## [Task goal]
Report the count of lines containing the word "finished" in the entries below, and nothing more.

Source records Start Marker

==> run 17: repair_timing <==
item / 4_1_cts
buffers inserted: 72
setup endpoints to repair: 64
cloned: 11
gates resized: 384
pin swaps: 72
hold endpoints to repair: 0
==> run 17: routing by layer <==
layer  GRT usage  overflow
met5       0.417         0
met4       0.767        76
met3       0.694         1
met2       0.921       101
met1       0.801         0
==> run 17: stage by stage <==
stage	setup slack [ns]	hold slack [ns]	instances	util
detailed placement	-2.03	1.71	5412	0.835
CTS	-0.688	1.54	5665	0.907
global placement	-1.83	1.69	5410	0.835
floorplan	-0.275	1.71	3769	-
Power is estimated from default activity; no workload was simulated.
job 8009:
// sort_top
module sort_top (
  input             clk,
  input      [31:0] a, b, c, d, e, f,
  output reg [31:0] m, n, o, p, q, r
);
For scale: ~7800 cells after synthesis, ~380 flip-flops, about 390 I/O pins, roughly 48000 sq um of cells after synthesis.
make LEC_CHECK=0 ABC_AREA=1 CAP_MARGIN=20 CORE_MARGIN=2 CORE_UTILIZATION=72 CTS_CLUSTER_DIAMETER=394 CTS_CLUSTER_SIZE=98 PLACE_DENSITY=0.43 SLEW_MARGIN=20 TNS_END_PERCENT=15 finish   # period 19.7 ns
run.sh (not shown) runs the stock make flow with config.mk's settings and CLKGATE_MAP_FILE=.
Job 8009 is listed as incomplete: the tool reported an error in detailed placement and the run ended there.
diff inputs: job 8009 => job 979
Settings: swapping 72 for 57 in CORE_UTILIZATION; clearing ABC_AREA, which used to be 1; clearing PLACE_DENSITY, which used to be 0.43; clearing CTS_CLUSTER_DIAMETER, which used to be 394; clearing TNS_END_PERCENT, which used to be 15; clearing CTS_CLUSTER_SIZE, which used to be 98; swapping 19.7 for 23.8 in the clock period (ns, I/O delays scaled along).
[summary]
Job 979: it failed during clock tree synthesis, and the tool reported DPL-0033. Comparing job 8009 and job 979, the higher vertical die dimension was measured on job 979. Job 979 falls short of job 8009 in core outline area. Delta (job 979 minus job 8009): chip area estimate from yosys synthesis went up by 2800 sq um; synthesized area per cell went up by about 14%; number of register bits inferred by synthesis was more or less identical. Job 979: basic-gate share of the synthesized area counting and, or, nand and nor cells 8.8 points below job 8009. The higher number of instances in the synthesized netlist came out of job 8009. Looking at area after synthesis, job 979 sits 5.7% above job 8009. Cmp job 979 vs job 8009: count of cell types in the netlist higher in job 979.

Source records End Marker
Source records Start Marker

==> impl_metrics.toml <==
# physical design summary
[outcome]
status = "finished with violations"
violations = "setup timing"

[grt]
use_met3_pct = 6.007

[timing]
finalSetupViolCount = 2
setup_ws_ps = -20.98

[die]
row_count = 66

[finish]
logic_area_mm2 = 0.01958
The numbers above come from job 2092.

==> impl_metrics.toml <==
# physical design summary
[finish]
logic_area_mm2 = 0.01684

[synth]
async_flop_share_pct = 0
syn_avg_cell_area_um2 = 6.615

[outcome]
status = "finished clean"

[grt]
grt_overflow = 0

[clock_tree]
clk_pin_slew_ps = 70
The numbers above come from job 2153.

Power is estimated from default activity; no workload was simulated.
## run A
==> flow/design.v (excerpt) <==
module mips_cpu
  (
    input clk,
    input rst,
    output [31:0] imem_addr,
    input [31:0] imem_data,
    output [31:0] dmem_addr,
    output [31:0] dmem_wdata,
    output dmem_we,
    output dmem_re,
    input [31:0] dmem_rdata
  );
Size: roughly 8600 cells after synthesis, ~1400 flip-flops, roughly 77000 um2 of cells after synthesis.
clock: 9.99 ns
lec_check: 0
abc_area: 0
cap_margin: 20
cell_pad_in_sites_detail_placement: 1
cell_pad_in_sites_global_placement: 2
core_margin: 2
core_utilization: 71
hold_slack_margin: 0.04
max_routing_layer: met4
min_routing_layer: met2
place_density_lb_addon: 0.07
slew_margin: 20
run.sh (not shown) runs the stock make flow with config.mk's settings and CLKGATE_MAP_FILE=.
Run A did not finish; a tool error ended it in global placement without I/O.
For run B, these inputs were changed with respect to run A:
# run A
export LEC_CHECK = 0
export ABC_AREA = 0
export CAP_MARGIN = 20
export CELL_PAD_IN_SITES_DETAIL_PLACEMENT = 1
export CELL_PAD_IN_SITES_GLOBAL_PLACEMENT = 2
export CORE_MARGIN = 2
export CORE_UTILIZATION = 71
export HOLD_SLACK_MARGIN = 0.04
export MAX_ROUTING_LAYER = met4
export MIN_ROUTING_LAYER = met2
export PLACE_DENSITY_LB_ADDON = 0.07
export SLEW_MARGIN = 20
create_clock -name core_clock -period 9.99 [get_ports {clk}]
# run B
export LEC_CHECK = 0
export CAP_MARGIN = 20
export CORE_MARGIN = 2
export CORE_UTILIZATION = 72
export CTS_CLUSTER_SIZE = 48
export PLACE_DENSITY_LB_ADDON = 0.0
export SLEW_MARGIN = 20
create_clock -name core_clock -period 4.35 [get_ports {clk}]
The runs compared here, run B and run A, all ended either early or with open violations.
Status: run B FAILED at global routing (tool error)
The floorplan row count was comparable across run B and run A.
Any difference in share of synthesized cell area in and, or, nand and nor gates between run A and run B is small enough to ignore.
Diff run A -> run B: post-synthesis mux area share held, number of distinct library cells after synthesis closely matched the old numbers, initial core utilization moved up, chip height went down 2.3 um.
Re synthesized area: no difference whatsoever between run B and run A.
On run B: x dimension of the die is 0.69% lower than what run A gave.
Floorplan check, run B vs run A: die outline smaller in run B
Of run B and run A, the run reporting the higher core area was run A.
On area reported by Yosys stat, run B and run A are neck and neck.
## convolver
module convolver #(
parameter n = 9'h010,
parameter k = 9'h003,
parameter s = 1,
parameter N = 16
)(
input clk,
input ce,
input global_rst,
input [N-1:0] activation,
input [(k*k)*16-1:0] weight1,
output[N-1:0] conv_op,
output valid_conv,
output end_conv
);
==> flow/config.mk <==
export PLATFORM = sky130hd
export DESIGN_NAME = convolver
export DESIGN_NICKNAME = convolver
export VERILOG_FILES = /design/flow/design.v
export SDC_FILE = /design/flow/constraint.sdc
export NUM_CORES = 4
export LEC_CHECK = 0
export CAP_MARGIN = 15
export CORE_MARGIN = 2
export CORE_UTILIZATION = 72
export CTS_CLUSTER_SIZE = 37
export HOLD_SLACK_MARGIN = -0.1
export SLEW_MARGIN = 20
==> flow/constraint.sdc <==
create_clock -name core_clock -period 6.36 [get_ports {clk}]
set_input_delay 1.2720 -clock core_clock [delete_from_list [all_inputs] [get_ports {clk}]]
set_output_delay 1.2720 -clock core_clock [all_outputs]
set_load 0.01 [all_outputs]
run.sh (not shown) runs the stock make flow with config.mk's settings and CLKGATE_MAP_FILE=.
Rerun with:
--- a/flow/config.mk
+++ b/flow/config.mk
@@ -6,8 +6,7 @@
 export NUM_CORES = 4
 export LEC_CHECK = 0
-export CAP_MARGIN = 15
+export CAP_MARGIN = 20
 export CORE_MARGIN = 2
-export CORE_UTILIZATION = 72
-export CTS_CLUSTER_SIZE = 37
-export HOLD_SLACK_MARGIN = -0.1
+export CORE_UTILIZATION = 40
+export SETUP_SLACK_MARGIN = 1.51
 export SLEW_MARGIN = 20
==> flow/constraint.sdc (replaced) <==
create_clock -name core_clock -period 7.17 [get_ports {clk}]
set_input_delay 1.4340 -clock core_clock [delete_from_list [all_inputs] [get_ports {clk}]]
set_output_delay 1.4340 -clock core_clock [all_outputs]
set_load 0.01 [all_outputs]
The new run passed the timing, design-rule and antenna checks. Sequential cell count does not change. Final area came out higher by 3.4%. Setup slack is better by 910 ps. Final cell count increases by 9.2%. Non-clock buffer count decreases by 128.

Source records End Marker

## [Reply to the exercise]
2